_Problem statement_
List every line below containing "command".

(Dataset entries)
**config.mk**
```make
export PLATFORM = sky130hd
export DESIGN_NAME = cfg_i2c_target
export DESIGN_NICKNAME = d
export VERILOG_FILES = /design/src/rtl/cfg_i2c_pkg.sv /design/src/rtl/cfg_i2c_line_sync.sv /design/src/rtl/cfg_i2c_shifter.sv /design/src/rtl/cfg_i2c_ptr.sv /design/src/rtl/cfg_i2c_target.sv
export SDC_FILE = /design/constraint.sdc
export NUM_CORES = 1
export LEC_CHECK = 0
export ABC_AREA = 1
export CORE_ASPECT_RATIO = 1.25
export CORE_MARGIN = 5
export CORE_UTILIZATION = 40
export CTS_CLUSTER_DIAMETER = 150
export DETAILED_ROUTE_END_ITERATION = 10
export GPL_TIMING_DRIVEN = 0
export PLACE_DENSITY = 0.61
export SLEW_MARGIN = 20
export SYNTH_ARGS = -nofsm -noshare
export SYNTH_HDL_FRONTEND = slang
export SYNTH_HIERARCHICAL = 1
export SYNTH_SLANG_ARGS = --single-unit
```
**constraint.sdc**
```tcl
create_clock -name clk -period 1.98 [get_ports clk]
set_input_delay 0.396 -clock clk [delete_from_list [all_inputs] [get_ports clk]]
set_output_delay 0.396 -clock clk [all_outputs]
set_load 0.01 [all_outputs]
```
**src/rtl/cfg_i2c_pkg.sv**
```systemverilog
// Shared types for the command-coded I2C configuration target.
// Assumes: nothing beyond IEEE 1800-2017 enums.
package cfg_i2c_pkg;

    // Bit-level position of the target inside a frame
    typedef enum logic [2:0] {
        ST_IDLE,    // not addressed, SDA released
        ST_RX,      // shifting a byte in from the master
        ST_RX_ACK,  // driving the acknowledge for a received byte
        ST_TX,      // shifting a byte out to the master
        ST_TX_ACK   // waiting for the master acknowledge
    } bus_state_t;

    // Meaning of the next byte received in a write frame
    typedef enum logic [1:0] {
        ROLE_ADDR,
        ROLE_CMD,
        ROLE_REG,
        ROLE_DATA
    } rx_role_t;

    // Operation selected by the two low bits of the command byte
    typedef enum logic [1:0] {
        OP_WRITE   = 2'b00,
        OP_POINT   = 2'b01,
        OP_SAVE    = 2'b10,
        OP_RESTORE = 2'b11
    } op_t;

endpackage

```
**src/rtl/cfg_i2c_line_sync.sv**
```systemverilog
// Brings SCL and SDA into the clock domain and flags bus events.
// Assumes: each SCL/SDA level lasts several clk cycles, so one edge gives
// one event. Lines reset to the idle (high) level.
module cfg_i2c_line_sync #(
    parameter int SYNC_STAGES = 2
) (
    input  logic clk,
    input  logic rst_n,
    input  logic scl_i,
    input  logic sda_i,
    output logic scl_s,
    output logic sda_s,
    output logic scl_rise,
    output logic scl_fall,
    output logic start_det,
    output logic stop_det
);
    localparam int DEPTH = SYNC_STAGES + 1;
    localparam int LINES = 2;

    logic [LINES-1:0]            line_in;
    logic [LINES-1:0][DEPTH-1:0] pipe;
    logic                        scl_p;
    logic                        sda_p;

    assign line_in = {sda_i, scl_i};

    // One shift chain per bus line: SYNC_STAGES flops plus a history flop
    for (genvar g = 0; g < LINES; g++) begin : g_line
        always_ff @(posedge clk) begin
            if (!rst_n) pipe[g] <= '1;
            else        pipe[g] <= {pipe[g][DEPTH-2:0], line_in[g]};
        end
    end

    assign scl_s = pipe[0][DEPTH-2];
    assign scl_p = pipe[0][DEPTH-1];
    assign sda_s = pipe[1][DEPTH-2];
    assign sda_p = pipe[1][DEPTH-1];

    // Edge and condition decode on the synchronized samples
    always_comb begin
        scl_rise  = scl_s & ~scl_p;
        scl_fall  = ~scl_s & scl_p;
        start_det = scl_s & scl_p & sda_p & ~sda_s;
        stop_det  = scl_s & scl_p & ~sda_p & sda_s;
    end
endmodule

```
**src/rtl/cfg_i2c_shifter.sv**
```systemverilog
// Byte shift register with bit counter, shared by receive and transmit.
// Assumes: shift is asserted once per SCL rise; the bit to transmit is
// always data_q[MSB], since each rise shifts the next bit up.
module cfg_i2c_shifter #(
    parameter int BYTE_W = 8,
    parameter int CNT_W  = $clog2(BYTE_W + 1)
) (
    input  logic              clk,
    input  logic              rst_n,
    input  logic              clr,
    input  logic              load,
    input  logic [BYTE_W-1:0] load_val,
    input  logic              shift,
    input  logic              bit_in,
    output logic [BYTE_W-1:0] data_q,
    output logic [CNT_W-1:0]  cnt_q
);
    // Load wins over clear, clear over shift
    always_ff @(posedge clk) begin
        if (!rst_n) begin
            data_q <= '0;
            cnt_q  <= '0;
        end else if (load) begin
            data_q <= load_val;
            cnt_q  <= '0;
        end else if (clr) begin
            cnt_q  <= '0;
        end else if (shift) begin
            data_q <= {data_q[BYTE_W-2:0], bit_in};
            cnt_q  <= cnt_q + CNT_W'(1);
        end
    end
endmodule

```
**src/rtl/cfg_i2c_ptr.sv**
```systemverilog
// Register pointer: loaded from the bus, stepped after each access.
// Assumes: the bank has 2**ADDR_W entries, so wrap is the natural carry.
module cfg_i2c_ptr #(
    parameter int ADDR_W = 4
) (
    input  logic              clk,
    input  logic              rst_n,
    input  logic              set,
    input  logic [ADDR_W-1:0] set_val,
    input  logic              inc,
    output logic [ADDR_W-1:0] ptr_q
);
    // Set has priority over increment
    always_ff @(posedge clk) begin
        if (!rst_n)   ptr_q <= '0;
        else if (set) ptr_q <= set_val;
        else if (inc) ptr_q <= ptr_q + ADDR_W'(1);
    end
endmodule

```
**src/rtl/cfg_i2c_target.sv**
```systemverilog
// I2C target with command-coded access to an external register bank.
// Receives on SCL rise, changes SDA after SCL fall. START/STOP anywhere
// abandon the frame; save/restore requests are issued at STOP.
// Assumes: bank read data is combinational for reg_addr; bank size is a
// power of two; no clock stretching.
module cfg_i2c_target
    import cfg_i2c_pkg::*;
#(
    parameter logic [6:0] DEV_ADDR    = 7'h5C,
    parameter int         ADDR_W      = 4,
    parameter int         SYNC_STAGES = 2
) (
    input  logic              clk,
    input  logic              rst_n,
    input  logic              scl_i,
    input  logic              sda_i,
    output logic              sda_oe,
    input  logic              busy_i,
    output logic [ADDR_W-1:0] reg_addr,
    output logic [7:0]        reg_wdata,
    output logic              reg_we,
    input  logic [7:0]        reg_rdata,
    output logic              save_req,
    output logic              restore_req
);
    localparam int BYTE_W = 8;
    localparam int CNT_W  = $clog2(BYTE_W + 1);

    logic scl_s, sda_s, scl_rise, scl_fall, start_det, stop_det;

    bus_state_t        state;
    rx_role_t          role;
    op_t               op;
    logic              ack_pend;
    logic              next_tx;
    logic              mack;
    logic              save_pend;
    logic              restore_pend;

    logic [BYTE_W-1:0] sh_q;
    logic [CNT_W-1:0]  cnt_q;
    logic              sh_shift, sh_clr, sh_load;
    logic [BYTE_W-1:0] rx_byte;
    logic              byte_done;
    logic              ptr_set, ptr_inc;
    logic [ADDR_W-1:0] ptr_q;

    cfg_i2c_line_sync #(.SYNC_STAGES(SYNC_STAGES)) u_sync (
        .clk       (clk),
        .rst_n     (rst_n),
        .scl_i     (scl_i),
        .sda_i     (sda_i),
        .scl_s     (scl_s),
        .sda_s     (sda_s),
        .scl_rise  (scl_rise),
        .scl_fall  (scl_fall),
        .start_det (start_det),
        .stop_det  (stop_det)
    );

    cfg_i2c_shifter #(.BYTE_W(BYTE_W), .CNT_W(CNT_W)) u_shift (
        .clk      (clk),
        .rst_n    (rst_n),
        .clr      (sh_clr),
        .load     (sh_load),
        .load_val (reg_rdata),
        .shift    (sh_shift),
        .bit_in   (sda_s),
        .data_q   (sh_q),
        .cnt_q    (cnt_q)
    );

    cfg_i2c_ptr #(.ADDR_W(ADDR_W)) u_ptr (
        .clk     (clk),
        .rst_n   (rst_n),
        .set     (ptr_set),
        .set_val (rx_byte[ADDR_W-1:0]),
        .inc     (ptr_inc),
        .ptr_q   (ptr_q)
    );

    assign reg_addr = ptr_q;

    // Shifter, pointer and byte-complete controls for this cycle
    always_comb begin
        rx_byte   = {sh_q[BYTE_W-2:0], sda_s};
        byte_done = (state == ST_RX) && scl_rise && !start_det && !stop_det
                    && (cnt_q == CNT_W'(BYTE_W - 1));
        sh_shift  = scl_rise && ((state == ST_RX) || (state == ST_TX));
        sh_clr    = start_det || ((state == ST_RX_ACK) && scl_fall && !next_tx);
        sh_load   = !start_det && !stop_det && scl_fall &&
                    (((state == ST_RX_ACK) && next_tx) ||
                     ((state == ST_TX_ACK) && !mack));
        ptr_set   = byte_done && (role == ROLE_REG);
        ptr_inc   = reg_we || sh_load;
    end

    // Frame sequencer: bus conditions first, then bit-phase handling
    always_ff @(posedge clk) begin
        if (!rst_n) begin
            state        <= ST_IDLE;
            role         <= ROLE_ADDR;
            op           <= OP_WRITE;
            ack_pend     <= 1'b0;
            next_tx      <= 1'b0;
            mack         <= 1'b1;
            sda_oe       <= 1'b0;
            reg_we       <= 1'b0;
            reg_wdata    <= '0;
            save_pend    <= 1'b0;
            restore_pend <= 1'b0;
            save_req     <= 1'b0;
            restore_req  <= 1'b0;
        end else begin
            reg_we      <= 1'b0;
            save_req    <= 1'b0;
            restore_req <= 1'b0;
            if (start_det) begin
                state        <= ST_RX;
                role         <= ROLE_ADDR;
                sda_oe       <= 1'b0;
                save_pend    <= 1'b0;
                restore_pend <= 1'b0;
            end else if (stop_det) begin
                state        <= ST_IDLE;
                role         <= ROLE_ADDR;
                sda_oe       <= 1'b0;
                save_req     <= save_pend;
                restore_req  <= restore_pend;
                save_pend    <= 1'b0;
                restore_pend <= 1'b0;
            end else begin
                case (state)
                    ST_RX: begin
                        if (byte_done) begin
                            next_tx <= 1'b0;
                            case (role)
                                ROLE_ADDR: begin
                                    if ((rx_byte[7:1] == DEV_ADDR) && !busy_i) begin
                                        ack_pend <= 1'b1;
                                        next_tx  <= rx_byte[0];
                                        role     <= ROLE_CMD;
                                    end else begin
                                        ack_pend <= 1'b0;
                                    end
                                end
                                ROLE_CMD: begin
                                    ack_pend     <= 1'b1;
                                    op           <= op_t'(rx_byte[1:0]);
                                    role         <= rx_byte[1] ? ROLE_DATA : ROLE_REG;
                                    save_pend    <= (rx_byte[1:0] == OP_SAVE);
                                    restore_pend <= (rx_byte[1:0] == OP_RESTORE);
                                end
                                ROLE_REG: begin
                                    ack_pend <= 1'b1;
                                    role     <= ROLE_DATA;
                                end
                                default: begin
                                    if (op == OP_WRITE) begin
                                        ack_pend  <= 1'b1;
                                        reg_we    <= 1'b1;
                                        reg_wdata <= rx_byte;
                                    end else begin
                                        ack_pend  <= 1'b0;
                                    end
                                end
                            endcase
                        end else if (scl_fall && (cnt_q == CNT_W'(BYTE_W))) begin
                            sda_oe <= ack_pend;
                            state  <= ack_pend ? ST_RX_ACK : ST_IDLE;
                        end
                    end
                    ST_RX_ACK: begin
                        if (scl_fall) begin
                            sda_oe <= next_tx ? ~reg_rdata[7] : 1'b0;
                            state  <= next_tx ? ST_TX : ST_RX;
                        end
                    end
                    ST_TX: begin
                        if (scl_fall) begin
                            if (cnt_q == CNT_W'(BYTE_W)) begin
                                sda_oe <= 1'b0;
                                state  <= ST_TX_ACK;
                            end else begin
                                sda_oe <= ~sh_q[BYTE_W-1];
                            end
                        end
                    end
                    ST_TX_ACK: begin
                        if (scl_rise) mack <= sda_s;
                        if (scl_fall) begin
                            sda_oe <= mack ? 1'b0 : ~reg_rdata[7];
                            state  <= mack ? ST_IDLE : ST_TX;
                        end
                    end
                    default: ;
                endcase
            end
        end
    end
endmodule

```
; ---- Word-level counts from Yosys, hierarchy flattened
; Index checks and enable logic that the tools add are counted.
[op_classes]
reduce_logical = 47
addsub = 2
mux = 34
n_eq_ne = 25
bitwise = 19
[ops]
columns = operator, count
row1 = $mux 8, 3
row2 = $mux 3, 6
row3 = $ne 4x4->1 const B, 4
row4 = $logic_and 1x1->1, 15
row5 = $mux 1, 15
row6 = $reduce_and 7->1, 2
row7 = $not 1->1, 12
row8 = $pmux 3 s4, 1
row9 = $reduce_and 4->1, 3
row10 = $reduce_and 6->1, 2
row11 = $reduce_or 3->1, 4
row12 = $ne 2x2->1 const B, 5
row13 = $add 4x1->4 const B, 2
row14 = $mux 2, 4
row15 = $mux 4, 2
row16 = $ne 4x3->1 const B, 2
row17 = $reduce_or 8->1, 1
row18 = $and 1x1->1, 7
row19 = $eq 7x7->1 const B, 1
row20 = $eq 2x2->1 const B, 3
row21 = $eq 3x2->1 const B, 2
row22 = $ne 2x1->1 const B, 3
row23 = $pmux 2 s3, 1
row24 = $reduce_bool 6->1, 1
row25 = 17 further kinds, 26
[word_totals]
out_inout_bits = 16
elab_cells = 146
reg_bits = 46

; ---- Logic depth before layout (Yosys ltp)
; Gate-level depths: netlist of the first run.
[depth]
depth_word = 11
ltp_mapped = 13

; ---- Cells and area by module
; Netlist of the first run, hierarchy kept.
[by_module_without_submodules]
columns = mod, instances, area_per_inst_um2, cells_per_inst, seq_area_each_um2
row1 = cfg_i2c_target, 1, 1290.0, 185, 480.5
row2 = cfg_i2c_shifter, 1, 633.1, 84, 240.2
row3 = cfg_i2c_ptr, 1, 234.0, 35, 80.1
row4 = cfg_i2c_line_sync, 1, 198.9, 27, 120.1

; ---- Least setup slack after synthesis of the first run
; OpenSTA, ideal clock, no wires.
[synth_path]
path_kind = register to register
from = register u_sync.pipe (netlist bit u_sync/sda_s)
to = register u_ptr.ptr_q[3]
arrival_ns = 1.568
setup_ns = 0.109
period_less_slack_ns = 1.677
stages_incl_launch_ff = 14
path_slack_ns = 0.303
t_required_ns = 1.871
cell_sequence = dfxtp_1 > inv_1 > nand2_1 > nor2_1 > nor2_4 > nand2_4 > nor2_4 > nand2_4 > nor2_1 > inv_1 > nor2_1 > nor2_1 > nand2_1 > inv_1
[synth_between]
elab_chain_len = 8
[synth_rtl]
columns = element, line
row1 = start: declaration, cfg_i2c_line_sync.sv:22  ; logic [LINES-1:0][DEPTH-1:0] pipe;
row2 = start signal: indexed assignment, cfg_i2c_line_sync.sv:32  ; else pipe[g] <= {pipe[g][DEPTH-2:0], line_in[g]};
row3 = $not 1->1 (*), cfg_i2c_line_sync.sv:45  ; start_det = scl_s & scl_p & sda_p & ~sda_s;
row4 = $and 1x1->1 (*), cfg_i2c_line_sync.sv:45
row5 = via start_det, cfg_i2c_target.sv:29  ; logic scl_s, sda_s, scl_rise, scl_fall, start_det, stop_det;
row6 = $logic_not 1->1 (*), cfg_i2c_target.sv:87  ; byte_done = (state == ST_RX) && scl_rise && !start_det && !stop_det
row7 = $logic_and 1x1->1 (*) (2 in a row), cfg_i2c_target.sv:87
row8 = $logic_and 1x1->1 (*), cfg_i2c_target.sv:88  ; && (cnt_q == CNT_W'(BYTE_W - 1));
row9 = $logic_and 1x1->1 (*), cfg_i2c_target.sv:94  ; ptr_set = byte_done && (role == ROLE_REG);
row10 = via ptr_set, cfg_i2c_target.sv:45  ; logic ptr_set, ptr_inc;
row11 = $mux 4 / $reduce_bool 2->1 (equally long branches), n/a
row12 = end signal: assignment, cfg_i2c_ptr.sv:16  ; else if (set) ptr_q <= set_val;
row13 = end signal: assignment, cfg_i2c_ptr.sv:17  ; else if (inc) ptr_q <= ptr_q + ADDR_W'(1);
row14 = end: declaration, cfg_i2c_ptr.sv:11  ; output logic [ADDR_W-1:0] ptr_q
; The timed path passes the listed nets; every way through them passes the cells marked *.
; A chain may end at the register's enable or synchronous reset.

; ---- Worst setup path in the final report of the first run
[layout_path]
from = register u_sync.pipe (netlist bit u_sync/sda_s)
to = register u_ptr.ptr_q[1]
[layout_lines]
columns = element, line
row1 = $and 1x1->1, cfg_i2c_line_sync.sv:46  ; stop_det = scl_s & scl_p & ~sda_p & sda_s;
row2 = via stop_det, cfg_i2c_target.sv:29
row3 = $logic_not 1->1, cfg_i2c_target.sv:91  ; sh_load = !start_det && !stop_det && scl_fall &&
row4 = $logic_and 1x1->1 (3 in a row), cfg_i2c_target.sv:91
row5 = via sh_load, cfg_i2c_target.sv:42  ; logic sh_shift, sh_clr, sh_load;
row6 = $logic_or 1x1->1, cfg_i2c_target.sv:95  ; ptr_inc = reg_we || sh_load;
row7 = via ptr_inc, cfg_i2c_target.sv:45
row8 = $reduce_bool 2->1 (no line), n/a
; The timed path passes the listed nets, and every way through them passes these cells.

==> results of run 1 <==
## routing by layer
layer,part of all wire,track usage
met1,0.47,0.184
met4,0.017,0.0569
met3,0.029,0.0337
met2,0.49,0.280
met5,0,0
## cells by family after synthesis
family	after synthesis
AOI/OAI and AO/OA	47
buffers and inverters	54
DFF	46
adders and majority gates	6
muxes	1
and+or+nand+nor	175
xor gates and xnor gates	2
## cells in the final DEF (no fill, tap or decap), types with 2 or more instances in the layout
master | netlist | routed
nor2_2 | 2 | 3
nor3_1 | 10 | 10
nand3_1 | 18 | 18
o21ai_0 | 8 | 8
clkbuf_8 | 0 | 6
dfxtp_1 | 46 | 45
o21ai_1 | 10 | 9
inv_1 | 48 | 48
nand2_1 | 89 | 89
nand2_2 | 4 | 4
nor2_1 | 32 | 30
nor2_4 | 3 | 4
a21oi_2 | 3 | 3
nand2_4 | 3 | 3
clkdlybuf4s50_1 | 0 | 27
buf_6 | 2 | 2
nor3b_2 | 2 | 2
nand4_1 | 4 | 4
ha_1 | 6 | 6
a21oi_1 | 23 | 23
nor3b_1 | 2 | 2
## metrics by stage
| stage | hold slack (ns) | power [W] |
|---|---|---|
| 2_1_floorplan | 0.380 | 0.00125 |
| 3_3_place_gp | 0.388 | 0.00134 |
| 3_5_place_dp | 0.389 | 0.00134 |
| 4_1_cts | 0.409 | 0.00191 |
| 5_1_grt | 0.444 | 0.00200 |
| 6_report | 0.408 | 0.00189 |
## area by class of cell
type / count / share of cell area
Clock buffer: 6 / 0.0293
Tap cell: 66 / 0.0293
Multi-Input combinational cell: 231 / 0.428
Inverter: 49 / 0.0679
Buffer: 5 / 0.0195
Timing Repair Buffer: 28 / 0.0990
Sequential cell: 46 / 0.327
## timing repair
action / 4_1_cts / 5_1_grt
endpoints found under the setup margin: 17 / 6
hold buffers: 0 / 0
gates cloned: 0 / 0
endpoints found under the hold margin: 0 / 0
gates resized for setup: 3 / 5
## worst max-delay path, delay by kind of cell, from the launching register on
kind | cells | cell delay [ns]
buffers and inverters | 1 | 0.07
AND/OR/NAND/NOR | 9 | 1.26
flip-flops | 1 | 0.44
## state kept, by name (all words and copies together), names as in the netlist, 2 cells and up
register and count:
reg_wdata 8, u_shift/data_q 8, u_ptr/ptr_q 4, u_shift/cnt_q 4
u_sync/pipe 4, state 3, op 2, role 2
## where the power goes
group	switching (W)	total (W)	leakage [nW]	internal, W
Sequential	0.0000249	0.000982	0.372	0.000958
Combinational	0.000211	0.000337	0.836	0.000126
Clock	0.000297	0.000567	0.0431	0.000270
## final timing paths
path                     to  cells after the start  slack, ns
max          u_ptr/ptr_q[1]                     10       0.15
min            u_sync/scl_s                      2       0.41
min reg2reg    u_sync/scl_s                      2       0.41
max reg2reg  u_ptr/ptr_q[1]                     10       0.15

_Output_
// Shared types for the command-coded I2C configuration target.
    // Operation selected by the two low bits of the command byte
// I2C target with command-coded access to an external register bank.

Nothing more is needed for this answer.